Citing a recent report in the Los Angeles Times, an article in FirecePharma entitled “Some generic drug prices soar despite heavy competition” rises questions on the ability of market forces to reign in drug prices – for example, on the idea that the price of Mylan NV's EpiPen would not have risen to $614 per 2-pack from about $100 per 2-pack or less in 2007 if the Food and Drug Administration (FDA) had not prevented Sanofi's and a new product by Teva to come on market, leaving Mylan NV in full monopolistic control, of this blockbuster market.
According to data assembled by the Los Angeles Times, prices of generic drugs can rise sharply even if multiple manufacturers compete for market share. As an illustration, the article cites the generic drug ursodiol for gall stones, produced by no less than 8 manufacturers. “Several years ago, the wholesale price ran as low as 45 cents a capsule. In May 2014, Lannett Co. ($LCI) bumped its price for ursodiol to $5.10 a capsule, a price hike of more than 1,000%. Rather than keeping their own generic versions of ursodiol low to steal market share, each competitor followed Lannett's lead and priced their versions the same or close.”
I doubt that many economists would have predicted this outcome, although it must be added that economists have very few theories that reliably predict the future. For the most part we have shelves full of theories one of which usually can explain, ex post, how a particular outcome might have come about.
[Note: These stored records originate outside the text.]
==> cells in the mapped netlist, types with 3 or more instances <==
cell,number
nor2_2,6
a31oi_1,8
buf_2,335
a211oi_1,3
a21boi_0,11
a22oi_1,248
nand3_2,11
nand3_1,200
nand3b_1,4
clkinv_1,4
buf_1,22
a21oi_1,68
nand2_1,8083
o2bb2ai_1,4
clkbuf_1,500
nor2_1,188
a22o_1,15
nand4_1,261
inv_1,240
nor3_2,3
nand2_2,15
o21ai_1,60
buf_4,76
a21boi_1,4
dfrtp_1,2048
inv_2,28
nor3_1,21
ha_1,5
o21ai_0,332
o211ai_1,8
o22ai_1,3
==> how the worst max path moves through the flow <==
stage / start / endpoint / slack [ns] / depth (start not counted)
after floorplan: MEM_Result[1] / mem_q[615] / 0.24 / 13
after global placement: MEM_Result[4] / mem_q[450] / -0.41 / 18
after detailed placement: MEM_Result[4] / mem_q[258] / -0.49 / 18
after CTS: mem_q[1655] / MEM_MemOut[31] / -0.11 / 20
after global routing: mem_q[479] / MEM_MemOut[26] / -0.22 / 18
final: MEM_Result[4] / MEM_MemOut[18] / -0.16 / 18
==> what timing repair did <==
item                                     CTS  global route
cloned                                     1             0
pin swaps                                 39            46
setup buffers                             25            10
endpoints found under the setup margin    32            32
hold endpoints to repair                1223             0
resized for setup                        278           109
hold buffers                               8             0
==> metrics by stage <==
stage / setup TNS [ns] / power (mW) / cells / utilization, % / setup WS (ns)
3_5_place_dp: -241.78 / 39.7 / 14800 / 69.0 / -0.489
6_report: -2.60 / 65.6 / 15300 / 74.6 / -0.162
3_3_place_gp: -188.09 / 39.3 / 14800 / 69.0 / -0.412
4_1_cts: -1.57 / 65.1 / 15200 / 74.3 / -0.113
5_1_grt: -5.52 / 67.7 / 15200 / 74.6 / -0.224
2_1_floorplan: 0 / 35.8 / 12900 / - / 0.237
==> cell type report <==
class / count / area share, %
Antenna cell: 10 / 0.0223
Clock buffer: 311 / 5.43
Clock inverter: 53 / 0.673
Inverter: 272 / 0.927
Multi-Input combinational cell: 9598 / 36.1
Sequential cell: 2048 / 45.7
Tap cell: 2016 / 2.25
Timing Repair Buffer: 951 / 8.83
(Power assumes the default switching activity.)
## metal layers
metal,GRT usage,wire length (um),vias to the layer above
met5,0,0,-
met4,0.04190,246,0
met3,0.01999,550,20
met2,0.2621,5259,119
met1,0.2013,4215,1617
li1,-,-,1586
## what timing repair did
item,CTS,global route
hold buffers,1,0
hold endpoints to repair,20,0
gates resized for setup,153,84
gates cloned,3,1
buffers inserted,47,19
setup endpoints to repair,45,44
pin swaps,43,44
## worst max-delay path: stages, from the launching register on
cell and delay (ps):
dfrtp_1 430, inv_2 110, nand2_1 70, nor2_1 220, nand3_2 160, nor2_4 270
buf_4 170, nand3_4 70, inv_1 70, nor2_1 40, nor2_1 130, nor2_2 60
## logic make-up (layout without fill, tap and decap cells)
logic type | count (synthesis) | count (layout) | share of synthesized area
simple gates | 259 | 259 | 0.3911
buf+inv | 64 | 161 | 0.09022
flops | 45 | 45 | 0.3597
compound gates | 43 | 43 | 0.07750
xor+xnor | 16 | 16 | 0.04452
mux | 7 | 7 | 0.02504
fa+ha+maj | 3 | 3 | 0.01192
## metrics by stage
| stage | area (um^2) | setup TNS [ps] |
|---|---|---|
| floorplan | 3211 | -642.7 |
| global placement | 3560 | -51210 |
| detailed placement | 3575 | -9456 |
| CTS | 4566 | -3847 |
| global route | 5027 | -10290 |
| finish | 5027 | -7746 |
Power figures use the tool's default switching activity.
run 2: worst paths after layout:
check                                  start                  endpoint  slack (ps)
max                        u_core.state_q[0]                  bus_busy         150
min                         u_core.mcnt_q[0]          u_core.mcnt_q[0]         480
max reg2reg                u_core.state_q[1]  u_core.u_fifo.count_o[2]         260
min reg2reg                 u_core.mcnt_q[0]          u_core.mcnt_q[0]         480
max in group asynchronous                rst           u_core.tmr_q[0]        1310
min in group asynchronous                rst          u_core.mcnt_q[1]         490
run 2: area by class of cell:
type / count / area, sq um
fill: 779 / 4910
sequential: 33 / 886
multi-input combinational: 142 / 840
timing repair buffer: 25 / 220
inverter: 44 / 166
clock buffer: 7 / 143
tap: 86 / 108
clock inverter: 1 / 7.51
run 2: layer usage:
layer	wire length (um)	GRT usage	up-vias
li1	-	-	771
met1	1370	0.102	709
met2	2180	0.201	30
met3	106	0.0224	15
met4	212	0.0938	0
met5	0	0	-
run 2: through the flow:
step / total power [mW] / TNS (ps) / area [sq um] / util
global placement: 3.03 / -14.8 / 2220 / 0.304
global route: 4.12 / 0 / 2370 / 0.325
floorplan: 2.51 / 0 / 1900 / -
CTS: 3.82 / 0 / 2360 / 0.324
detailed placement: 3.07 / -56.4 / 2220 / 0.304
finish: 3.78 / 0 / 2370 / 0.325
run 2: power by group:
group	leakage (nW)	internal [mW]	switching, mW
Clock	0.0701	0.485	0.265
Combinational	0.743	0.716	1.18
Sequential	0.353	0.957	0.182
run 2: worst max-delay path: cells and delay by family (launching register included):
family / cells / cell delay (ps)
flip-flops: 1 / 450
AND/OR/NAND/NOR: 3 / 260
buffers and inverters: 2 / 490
==> src/rtl/ks_pkg.sv <==
`default_nettype none
// ============================================================================
// Module      : ks_pkg
// Description : Shared types for the Karplus-Strong note sequencer: FSM state
//               encoding and the queued note command record.
// Revision    : 1.0 - initial release
// ============================================================================
package ks_pkg;

    // Field widths of the queued command record. The sequencer's DATA_WIDTH
    // and DUR_WIDTH parameters default to these and must stay equal to them.
    localparam int KS_DATA_WIDTH = 8;
    localparam int KS_DUR_WIDTH  = 16;

    typedef enum logic [2:0] {
        S_IDLE    = 3'd0,
        S_LOAD    = 3'd1,
        S_PLUCK   = 3'd2,
        S_BURST   = 3'd3,
        S_PLAY    = 3'd4,
        S_SUSTAIN = 3'd5
    } ks_state_e;

    typedef struct packed {
        logic [KS_DATA_WIDTH-1:0] period;
        logic [KS_DUR_WIDTH-1:0]  dur;
        logic                     drum;
        logic                     dyn_en;
        logic [KS_DATA_WIDTH-1:0] dyn_R;
    } ks_note_cmd_t;

endpackage
`default_nettype wire

==> src/rtl/ks_cmd_fifo.sv <==
`default_nettype none
// ============================================================================
// Module      : ks_cmd_fifo
// Description : Synchronous FIFO of note commands with full/empty flags and a
//               flush that empties it in one cycle. Read data is the head entry.
// Revision    : 1.0 - initial release
// ============================================================================
module ks_cmd_fifo
    import ks_pkg::*;
#(
    parameter int DEPTH = 4
) (
    input  logic         clk_i,
    input  logic         rst_n,
    input  logic         flush_i,
    input  logic         push_i,
    input  ks_note_cmd_t data_i,
    input  logic         pop_i,
    output ks_note_cmd_t data_o,
    output logic         full_o,
    output logic         empty_o
);

    localparam int c_aw = $clog2(DEPTH);

    // Pointers carry one extra wrap bit so full and empty are distinguishable.
    logic [c_aw:0]  wr_ptr_q;
    logic [c_aw:0]  rd_ptr_q;
    ks_note_cmd_t   mem_q [DEPTH];

    logic           w_full;
    logic           w_empty;
    logic           w_do_push;
    logic           w_do_pop;

    assign w_empty   = (wr_ptr_q == rd_ptr_q);
    assign w_full    = (wr_ptr_q[c_aw] != rd_ptr_q[c_aw]) &&
                       (wr_ptr_q[c_aw-1:0] == rd_ptr_q[c_aw-1:0]);
    assign w_do_push = push_i && !w_full && !flush_i;
    assign w_do_pop  = pop_i && !w_empty && !flush_i;

    // Pointer update; flush discards every stored entry.
    always_ff @(posedge clk_i) begin
        if (!rst_n || flush_i) begin
            wr_ptr_q <= '0;
            rd_ptr_q <= '0;
        end else begin
            if (w_do_push) wr_ptr_q <= wr_ptr_q + (c_aw+1)'(1);
            if (w_do_pop)  rd_ptr_q <= rd_ptr_q + (c_aw+1)'(1);
        end
    end

    // Entry storage; data needs no reset since the pointers gate visibility.
    always_ff @(posedge clk_i) begin
        if (w_do_push) mem_q[wr_ptr_q[c_aw-1:0]] <= data_i;
    end

    assign data_o  = mem_q[rd_ptr_q[c_aw-1:0]];
    assign full_o  = w_full;
    assign empty_o = w_empty;

endmodule
`default_nettype wire

==> src/rtl/ks_note_sequencer.sv <==
`default_nettype none
// ============================================================================
// Module      : ks_note_sequencer
// Description : Plays queued note commands on one ks_string voice: latches the
//               note config, runs the pluck and noise-burst window unfrozen,
//               then releases the string once per sample tick for the note
//               duration and lets it decay in SUSTAIN.
// Revision    : 1.0 - initial release
// ============================================================================
module ks_note_sequencer
    import ks_pkg::*;
#(
    parameter int MAX_LENGTH   = 64,
    parameter int DATA_WIDTH   = KS_DATA_WIDTH,
    parameter int DUR_WIDTH    = KS_DUR_WIDTH,
    parameter int DIV_WIDTH    = 16,
    parameter int FIFO_DEPTH   = 4,
    parameter int PLUCK_CYCLES = 3,
    parameter int BURST_MARGIN = 2
) (
    input  logic                  clk_i,
    input  logic                  rst_n,
    input  logic                  cmd_valid_i,
    output logic                  cmd_ready_o,
    input  logic [DATA_WIDTH-1:0] cmd_period_i,
    input  logic [DUR_WIDTH-1:0]  cmd_dur_i,
    input  logic                  cmd_drum_i,
    input  logic                  cmd_dyn_en_i,
    input  logic [DATA_WIDTH-1:0] cmd_dyn_R_i,
    input  logic [DIV_WIDTH-1:0]  sample_div_i,
    input  logic                  abort_i,
    input  logic                  stop_i,
    output logic                  pluck_o,
    output logic                  freeze_o,
    output logic [DATA_WIDTH-1:0] period_o,
    output logic                  drum_string_no,
    output logic                  dyn_en_o,
    output logic [DATA_WIDTH-1:0] dyn_R_o,
    output logic                  sample_strobe_o,
    output logic                  note_done_o,
    output logic                  busy_o
);

    localparam logic [DATA_WIDTH-1:0] c_min_period = DATA_WIDTH'(2);
    localparam logic [DATA_WIDTH-1:0] c_max_period = DATA_WIDTH'(MAX_LENGTH);
    localparam logic [DUR_WIDTH-1:0]  c_pluck_last = DUR_WIDTH'(PLUCK_CYCLES - 1);

    ks_state_e             state_q;
    logic [DUR_WIDTH-1:0]  phase_q;     // cycles in PLUCK/BURST, ticks in PLAY
    logic [DIV_WIDTH-1:0]  dcnt_q;      // sample divider position this cycle
    logic [DUR_WIDTH-1:0]  dur_q;
    logic                  pluck_q;
    logic                  freeze_q;
    logic [DATA_WIDTH-1:0] period_q;
    logic                  drum_q;
    logic                  dyn_en_q;
    logic [DATA_WIDTH-1:0] dyn_R_q;
    logic                  strobe_q;
    logic                  done_q;

    ks_note_cmd_t          w_head;
    ks_note_cmd_t          w_cmd_in;
    logic                  w_full;
    logic                  w_empty;
    logic                  w_push;
    logic                  w_pop;

    logic [DATA_WIDTH-1:0] w_period_clamped;
    logic [DUR_WIDTH-1:0]  w_dur_fixed;
    logic [DUR_WIDTH-1:0]  w_burst_last;
    logic [DUR_WIDTH-1:0]  w_phase_inc;
    logic [DIV_WIDTH-1:0]  w_lim;
    logic [DIV_WIDTH-1:0]  w_div_run;
    logic                  w_tick_run;
    logic                  w_tick_entry;
    logic [DUR_WIDTH-1:0]  w_cnt_run;
    logic [DUR_WIDTH:0]    w_cnt_plus;
    logic                  w_done_run;

    // No bypass: a full queue refuses even when it pops this cycle.
    assign cmd_ready_o = rst_n && !w_full && !abort_i;
    assign w_push      = cmd_valid_i && cmd_ready_o;
    assign w_pop       = (state_q == S_LOAD);

    assign w_cmd_in = '{period: cmd_period_i, dur: cmd_dur_i, drum: cmd_drum_i,
                        dyn_en: cmd_dyn_en_i, dyn_R: cmd_dyn_R_i};

    ks_cmd_fifo #(
        .DEPTH   (FIFO_DEPTH)
    ) u_fifo (
        .clk_i   (clk_i),
        .rst_n   (rst_n),
        .flush_i (abort_i),
        .push_i  (w_push),
        .data_i  (w_cmd_in),
        .pop_i   (w_pop),
        .data_o  (w_head),
        .full_o  (w_full),
        .empty_o (w_empty)
    );

    // Next-cycle config, phase and sample-tick values evaluated ahead of the edge
    // so every output can be registered.
    always_comb begin
        w_period_clamped = w_head.period;
        if (w_head.period < c_min_period)      w_period_clamped = c_min_period;
        else if (w_head.period > c_max_period) w_period_clamped = c_max_period;

        w_dur_fixed  = (w_head.dur == '0) ? DUR_WIDTH'(1) : w_head.dur;
        w_burst_last = DUR_WIDTH'(period_q) + DUR_WIDTH'(BURST_MARGIN - 1);
        w_phase_inc  = (phase_q == '1) ? phase_q : phase_q + DUR_WIDTH'(1);

        // A divider of 0 or 1 ticks every cycle. A divider sitting beyond a
        // newly lowered limit wraps to 0 instead of running on.
        w_lim        = (sample_div_i <= DIV_WIDTH'(1)) ? '0 : sample_div_i - DIV_WIDTH'(1);
        w_div_run    = (strobe_q || (dcnt_q >= w_lim)) ? '0 : dcnt_q + DIV_WIDTH'(1);
        w_tick_run   = (w_div_run == w_lim);
        w_tick_entry = (w_lim == '0);

        // Ticks completed including this cycle, then done when the next tick
        // is the last one of the note.
        w_cnt_run    = (strobe_q && (phase_q != '1)) ? phase_q + DUR_WIDTH'(1) : phase_q;
        w_cnt_plus   = {1'b0, w_cnt_run} + (DUR_WIDTH+1)'(1);
        w_done_run   = w_tick_run && (w_cnt_plus >= {1'b0, dur_q});
    end

    // Note sequencing FSM with all outputs registered alongside the state.
    always_ff @(posedge clk_i) begin
        if (!rst_n) begin
            state_q  <= S_IDLE;
            phase_q  <= '0;
            dcnt_q   <= '0;
            dur_q    <= DUR_WIDTH'(1);
            pluck_q  <= 1'b0;
            freeze_q <= 1'b1;
            period_q <= c_min_period;
            drum_q   <= 1'b0;
            dyn_en_q <= 1'b0;
            dyn_R_q  <= '0;
            strobe_q <= 1'b0;
            done_q   <= 1'b0;
        end else if (abort_i) begin
            state_q  <= S_IDLE;
            phase_q  <= '0;
            pluck_q  <= 1'b0;
            freeze_q <= 1'b1;
            strobe_q <= 1'b0;
            done_q   <= 1'b0;
        end else begin
            case (state_q)
                S_IDLE: begin
                    pluck_q  <= 1'b0;
                    freeze_q <= 1'b1;
                    strobe_q <= 1'b0;
                    done_q   <= 1'b0;
                    if (!w_empty) state_q <= S_LOAD;
                end
                S_LOAD: begin
                    period_q <= w_period_clamped;
                    dur_q    <= w_dur_fixed;
                    drum_q   <= w_head.drum;
                    dyn_en_q <= w_head.dyn_en;
                    dyn_R_q  <= w_head.dyn_R;
                    phase_q  <= '0;
                    pluck_q  <= 1'b1;
                    freeze_q <= 1'b0;
                    state_q  <= S_PLUCK;
                end
                S_PLUCK: begin
                    if (phase_q == c_pluck_last) begin
                        phase_q <= '0;
                        pluck_q <= 1'b0;
                        state_q <= S_BURST;
                    end else begin
                        phase_q <= w_phase_inc;
                    end
                end
                S_BURST: begin
                    if (phase_q == w_burst_last) begin
                        phase_q  <= '0;
                        dcnt_q   <= '0;
                        strobe_q <= w_tick_entry;
                        freeze_q <= !w_tick_entry;
                        done_q   <= w_tick_entry && (dur_q == DUR_WIDTH'(1));
                        state_q  <= S_PLAY;
                    end else begin
                        phase_q <= w_phase_inc;
                    end
                end
                S_PLAY: begin
                    if (done_q) begin
                        done_q <= 1'b0;
                        if (!w_empty) begin
                            freeze_q <= 1'b1;
                            strobe_q <= 1'b0;
                            state_q  <= S_LOAD;
                        end else begin
                            dcnt_q   <= w_div_run;
                            strobe_q <= w_tick_run;
                            freeze_q <= !w_tick_run;
                            state_q  <= S_SUSTAIN;
                        end
                    end else begin
                        dcnt_q   <= w_div_run;
                        phase_q  <= w_cnt_run;
                        strobe_q <= w_tick_run;
                        freeze_q <= !w_tick_run;
                        done_q   <= w_done_run;
                    end
                end
                S_SUSTAIN: begin
                    if (!w_empty) begin
                        freeze_q <= 1'b1;
                        strobe_q <= 1'b0;
                        state_q  <= S_LOAD;
                    end else if (stop_i) begin
                        freeze_q <= 1'b1;
                        strobe_q <= 1'b0;
                        state_q  <= S_IDLE;
                    end else begin
                        dcnt_q   <= w_div_run;
                        strobe_q <= w_tick_run;
                        freeze_q <= !w_tick_run;
                    end
                end
                default: begin
                    pluck_q  <= 1'b0;
                    freeze_q <= 1'b1;
                    strobe_q <= 1'b0;
                    done_q   <= 1'b0;
                    state_q  <= S_IDLE;
                end
            endcase
        end
    end

    assign pluck_o         = pluck_q;
    assign freeze_o        = freeze_q;
    assign period_o        = period_q;
    assign drum_string_no  = drum_q;
    assign dyn_en_o        = dyn_en_q;
    assign dyn_R_o         = dyn_R_q;
    assign sample_strobe_o = strobe_q;
    assign note_done_o     = done_q;
    assign busy_o          = (state_q != S_IDLE);

endmodule
`default_nettype wire
**config.mk**
```make
export PLATFORM = sky130hd
export DESIGN_NAME = jk_ctrl_arbiter
export DESIGN_NICKNAME = d
export VERILOG_FILES = /design/src/rtl/jk_ctrl_arbiter_pkg.sv /design/src/rtl/jk_ctrl_arbiter_jkff_bank.sv /design/src/rtl/jk_ctrl_arbiter.sv
export SDC_FILE = /design/constraint.sdc
export NUM_CORES = 1
export LEC_CHECK = 0
export ABC_AREA = 1
export BUFFER_PORTS_ARGS = -buffer_cell sky130_fd_sc_hd__buf_2
export CAP_MARGIN = 20
export CORE_MARGIN = 3
export CORE_UTILIZATION = 50
export CTS_BUF_LIST = sky130_fd_sc_hd__clkbuf_4
export CTS_CLUSTER_DIAMETER = 60
export DETAILED_ROUTE_END_ITERATION = 6
export PLACE_DENSITY_LB_ADDON = 0.2
export SETUP_SLACK_MARGIN = 0.1
export SYNTH_ARGS = -nofsm -noshare
export SYNTH_HDL_FRONTEND = slang
export SYNTH_SLANG_ARGS = --single-unit
```
**constraint.sdc**
```tcl
create_clock -name CLK -period 1.3 [get_ports CLK]
set_clock_uncertainty 0.1 [all_clocks]
set_input_delay 0.195 -clock CLK [delete_from_list [all_inputs] [get_ports CLK]]
set_output_delay 0.195 -clock CLK [all_outputs]
set_load 0.005 [all_outputs]
```
File: src/rtl/branch_hazard_pkg.sv
// Shared constants for the ID-stage branch hazard controller.
package branch_hazard_pkg;

  localparam int unsigned REG_AW_DEF = 5;
  localparam int unsigned STALL_W    = 2;

  localparam logic [0:0] ST_IDLE = 1'b0;
  localparam logic [0:0] ST_WAIT = 1'b1;

  localparam logic [STALL_W-1:0] STALL_NONE     = 2'd0;
  localparam logic [STALL_W-1:0] STALL_LOAD_EX  = 2'd2;
  localparam logic [STALL_W-1:0] STALL_ALU_EX   = 2'd1;
  localparam logic [STALL_W-1:0] STALL_LOAD_MEM = 2'd1;

endpackage

File: src/rtl/branch_dep_detect.sv
// Per-source dependency check: required stall cycles and EX/MEM forward select.
module branch_dep_detect
  import branch_hazard_pkg::*;
#(
  parameter int unsigned REG_AW = REG_AW_DEF
) (
  input  logic [REG_AW-1:0]  src,
  input  logic               idex_regwrite,
  input  logic               idex_memread,
  input  logic [REG_AW-1:0]  idex_rd,
  input  logic               exmem_regwrite,
  input  logic               exmem_memread,
  input  logic [REG_AW-1:0]  exmem_rd,
  output logic [STALL_W-1:0] n_stall,
  output logic               fwd
);

  logic idex_hit;
  logic exmem_hit;

  // $0 is hardwired, so it never creates a dependency
  assign idex_hit  = (src != '0) && idex_regwrite  && (idex_rd  == src);
  assign exmem_hit = (src != '0) && exmem_regwrite && (exmem_rd == src);

  always_comb begin
    n_stall = STALL_NONE;
    fwd     = 1'b0;
    if (idex_hit) begin
      n_stall = idex_memread ? STALL_LOAD_EX : STALL_ALU_EX;
    end else if (exmem_hit) begin
      if (exmem_memread) begin
        n_stall = STALL_LOAD_MEM;
      end else begin
        fwd = 1'b1;
      end
    end
  end

endmodule
`config.mk`:
```
export PLATFORM = sky130hd
export DESIGN_NAME = hazard_forward_unit
export DESIGN_NICKNAME = d
export VERILOG_FILES = /design/src/rtl/hazard_forward_unit.sv
export SDC_FILE = /design/constraint.sdc
export NUM_CORES = 1
export LEC_CHECK = 0
export CAP_MARGIN = 30
export CELL_PAD_IN_SITES_DETAIL_PLACEMENT = 1
export CELL_PAD_IN_SITES_GLOBAL_PLACEMENT = 1
export CORE_ASPECT_RATIO = 1.75
export CORE_MARGIN = 4
export CORE_UTILIZATION = 26
export DETAILED_ROUTE_END_ITERATION = 10
export PLACE_DENSITY = 0.78
export SYNTH_ARGS = -nofsm -noshare
export SYNTH_HDL_FRONTEND = slang
export SYNTH_SLANG_ARGS = --single-unit
```
`constraint.sdc`:
```
create_clock -name clk -period 2.14 [get_ports clk]
set_clock_uncertainty 0.2 [all_clocks]
set_input_delay 0.321 -clock clk [delete_from_list [all_inputs] [get_ports clk]]
set_output_delay 0.321 -clock clk [all_outputs]
set_load 0.03 [all_outputs]
```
In this case, for example, we might drag from the shelf the price-leadership model in an oligopolistic market, that is, one usually thought to have only 3 to 5 or so competitors with differentiated products. If in such a market structure there is a dominant producer of a product who raises the price of the product, other competitors may just follow to do the same, rather than go for greater market share. It is an implicit but legal form of collusion. I rather doubt, however, that many economists would apply this model to a market with 8 competitors selling a virtually identical product.
It seems fair to ask members of the health insurance industry and their agents, the pharmaceutical benefits industry, what role they play in this market.
Specifically, if as their agents in the market of health care you cannot manage to exploit to the advantage of your principals – ultimately patients and the insured public- a market with 8 competitors selling a virtually identical product, what can you do for us? How is it that, in real life, the makers or, say, ursodiol can raises prices by 1000% in the face of the putative competition of which economic theorists can wax so mushy? Did you not have enough countervailing market power to put a lower limit to that increase? Why not?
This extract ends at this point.